I did not have much experience in technology before my first role as a PM so I might be a bit biased here. Try telling this to the tech team and watch them have fun because you won’t understand most of the technicalities. However, there’s nothing to worry about. It doesn’t matter if you don’t know how to code — you only have to remember that a code is written based on a logic. If you are a logical person, you will get used to the technology and will start challenging the tech team eventually to up their game.
Here’s a situation.
Imagine, your tech team comes to you and proposes to build something fun that is not necessarily in the best interests of your customer. More often than not you let this go away but before doing that, you must first ask yourself, “Is it worth putting in the time, money and effort and taking the risk of unnecessary code in the system for something that is not even intended towards the customer?” How do you respectfully say NO and at the same time, not hinder the morale of your tech team? It is a tough challenge that you, as a PM, face.

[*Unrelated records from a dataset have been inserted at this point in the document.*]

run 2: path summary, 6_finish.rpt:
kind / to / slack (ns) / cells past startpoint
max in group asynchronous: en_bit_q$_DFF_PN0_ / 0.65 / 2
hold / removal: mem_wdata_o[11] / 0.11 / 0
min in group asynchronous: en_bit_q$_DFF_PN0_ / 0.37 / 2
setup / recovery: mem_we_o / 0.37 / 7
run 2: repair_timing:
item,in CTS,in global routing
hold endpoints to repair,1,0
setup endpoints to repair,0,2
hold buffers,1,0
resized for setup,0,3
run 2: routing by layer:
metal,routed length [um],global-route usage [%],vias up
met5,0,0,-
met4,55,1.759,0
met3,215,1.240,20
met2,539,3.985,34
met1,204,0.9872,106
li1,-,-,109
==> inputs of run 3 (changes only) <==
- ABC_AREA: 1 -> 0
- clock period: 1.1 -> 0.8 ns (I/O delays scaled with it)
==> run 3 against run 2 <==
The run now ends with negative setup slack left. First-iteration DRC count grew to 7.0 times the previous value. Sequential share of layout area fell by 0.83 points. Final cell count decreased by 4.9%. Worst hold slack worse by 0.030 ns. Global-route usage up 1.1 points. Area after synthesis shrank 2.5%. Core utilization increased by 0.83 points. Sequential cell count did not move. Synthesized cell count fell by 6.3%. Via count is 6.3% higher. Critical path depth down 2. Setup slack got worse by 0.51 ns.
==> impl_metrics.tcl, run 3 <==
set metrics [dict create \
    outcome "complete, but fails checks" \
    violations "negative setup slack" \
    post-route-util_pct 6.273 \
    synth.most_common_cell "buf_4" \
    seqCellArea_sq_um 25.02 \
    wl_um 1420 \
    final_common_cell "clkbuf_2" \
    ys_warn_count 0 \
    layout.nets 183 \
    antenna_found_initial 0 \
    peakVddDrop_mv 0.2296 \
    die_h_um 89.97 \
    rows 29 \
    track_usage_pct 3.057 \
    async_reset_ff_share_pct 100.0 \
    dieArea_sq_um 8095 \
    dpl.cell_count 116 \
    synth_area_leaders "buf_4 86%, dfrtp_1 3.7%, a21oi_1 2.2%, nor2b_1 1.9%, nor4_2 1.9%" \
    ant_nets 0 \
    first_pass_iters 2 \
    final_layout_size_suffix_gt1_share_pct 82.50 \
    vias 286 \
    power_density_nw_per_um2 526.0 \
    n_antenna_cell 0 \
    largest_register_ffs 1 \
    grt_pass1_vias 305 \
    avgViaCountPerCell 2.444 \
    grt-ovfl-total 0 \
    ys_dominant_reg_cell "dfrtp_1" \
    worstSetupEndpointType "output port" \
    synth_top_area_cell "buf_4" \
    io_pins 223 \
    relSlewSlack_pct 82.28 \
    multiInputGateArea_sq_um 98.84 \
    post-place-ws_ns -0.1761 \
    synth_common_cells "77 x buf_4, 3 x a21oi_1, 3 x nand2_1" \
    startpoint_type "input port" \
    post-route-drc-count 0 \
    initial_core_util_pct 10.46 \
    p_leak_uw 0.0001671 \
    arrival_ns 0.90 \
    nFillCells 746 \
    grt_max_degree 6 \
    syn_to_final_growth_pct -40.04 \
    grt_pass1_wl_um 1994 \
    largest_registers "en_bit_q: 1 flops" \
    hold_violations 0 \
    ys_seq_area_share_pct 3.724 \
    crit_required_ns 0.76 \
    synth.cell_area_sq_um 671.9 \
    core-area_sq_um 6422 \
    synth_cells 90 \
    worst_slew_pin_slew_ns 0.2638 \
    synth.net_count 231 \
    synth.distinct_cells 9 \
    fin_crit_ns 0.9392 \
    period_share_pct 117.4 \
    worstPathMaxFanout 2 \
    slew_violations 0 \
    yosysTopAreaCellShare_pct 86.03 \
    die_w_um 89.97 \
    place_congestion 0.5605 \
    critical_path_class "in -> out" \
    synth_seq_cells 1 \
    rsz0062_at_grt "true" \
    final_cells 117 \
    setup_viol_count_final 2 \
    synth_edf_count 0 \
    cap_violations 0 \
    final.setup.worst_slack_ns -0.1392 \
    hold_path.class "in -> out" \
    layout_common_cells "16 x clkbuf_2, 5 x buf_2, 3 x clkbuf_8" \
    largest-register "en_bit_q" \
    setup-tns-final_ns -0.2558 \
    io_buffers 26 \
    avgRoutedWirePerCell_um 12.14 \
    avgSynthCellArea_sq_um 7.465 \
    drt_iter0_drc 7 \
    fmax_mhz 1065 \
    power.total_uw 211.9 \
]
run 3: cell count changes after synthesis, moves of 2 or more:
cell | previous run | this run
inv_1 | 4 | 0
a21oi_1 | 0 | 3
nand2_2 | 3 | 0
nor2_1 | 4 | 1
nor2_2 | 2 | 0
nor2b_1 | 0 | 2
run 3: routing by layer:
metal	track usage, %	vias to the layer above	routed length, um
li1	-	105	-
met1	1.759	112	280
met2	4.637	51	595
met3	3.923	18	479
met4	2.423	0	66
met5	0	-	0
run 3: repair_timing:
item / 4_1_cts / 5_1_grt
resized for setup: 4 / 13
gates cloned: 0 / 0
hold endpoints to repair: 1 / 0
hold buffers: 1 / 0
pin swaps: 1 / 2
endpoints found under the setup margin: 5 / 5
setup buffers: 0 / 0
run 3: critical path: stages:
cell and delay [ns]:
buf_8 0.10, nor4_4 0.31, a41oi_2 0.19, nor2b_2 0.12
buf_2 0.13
--- src/source/sce_copy.sv ---
// ----------------------------------------------------------------------
// copy engine, one channel, read then write for each word
// cmd.len must be 1 to 256, addresses wrap at the end of the RAM
// stops at the first err response, later words are not written
// start is ignored while busy
// ----------------------------------------------------------------------
module sce_copy
    import sce_pkg::*;
(
    input  logic      clk,
    input  logic      arst_n,
    input  logic      start,
    input  xfer_cmd_t cmd,
    output chnlreq_t  req,
    input  chnlres_t  res,
    output logic      busy,
    output logic      done,
    output logic      err
);

    typedef enum logic [1:0] {ST_IDLE, ST_RD, ST_WR} state_t;

    state_t          state;
    logic [AW-1:0]   src;
    logic [AW-1:0]   dst;
    logic [LENW-1:0] cnt;
    logic [DW-1:0]   data;
    logic            last_word;

    assign last_word = (cnt == LENW'(1));
    assign busy      = (state != ST_IDLE);

    // request held by the state until ready
    assign req.rd   = (state == ST_RD);
    assign req.wr   = (state == ST_WR);
    assign req.addr = (state == ST_RD) ? src : dst;
    assign req.wdat = data;

    always_ff @(posedge clk or negedge arst_n) begin
        if (!arst_n) begin
            state <= ST_IDLE;
            done  <= 1'b0;
            err   <= 1'b0;
        end else begin
            done <= 1'b0;
            err  <= 1'b0;
            case (state)
                ST_IDLE:
                    if (start)
                        state <= ST_RD;
                ST_RD:
                    if (res.ready) begin
                        // denied read ends the copy
                        if (res.err) begin
                            state <= ST_IDLE;
                            done  <= 1'b1;
                            err   <= 1'b1;
                        end else begin
                            state <= ST_WR;
                        end
                    end
                ST_WR:
                    if (res.ready) begin
                        if (res.err || last_word) begin
                            state <= ST_IDLE;
                            done  <= 1'b1;
                            err   <= res.err;
                        end else begin
                            state <= ST_RD;
                        end
                    end
                default:
                    state <= ST_IDLE;
            endcase
        end
    end

    // addresses, word count and held data
    always_ff @(posedge clk) begin
        if (state == ST_IDLE && start) begin
            src <= cmd.src;
            dst <= cmd.dst;
            cnt <= cmd.len;
        end else if (state == ST_RD && res.ready) begin
            data <= res.rdat;
        end else if (state == ST_WR && res.ready) begin
            src <= src + 1'b1;
            dst <= dst + 1'b1;
            cnt <= cnt - 1'b1;
        end
    end

endmodule
<file path="config.mk">
export PLATFORM = sky130hd
export DESIGN_NAME = fb_regs
export DESIGN_NICKNAME = d
export VERILOG_FILES = /design/src/fb_pkg.sv /design/src/fb_regs.sv
export VERILOG_INCLUDE_DIRS = /design/src
export SDC_FILE = /design/constraint.sdc
export NUM_CORES = 1
export LEC_CHECK = 0
export CAP_MARGIN = 20
export CORE_ASPECT_RATIO = 1.25
export CORE_MARGIN = 3
export CORE_UTILIZATION = 35
export DETAILED_ROUTE_END_ITERATION = 6
export DONT_BUFFER_PORTS = 1
export PLACE_DENSITY_LB_ADDON = 0.1
export SETUP_SLACK_MARGIN = 0.15
export SLEW_MARGIN = 40
export SYNTH_ARGS = -nofsm -noshare
export SYNTH_HDL_FRONTEND = slang
export SYNTH_SLANG_ARGS = --single-unit
</file>
<file path="constraint.sdc">
create_clock -name CLK -period 1.2 [get_ports CLK]
set_clock_uncertainty 0.15 [all_clocks]
set_input_delay 0.06 -clock CLK [delete_from_list [all_inputs] [get_ports CLK]]
set_output_delay 0.06 -clock CLK [all_outputs]
set_load 0.01 [all_outputs]
</file>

In such a situation, you must remember that it is necessary to stop the tech team before they get too deep into the project and ensure that they do the right work for the right reason.
Being a PM, it is your responsibility to come up with the features for your product, which will grow the product as well as the business. You must understand the implications of each of these features, the potential technological and long-term maintenance costs, and the skill set that your team possesses.
A Tip (if you wish to take it): Involve the development and QA teams in the feature discussion. This will enable the dev team to be aware of the dependencies and the QA team will be able to write the user-stories accordingly. It will help reduce a considerable amount of effort.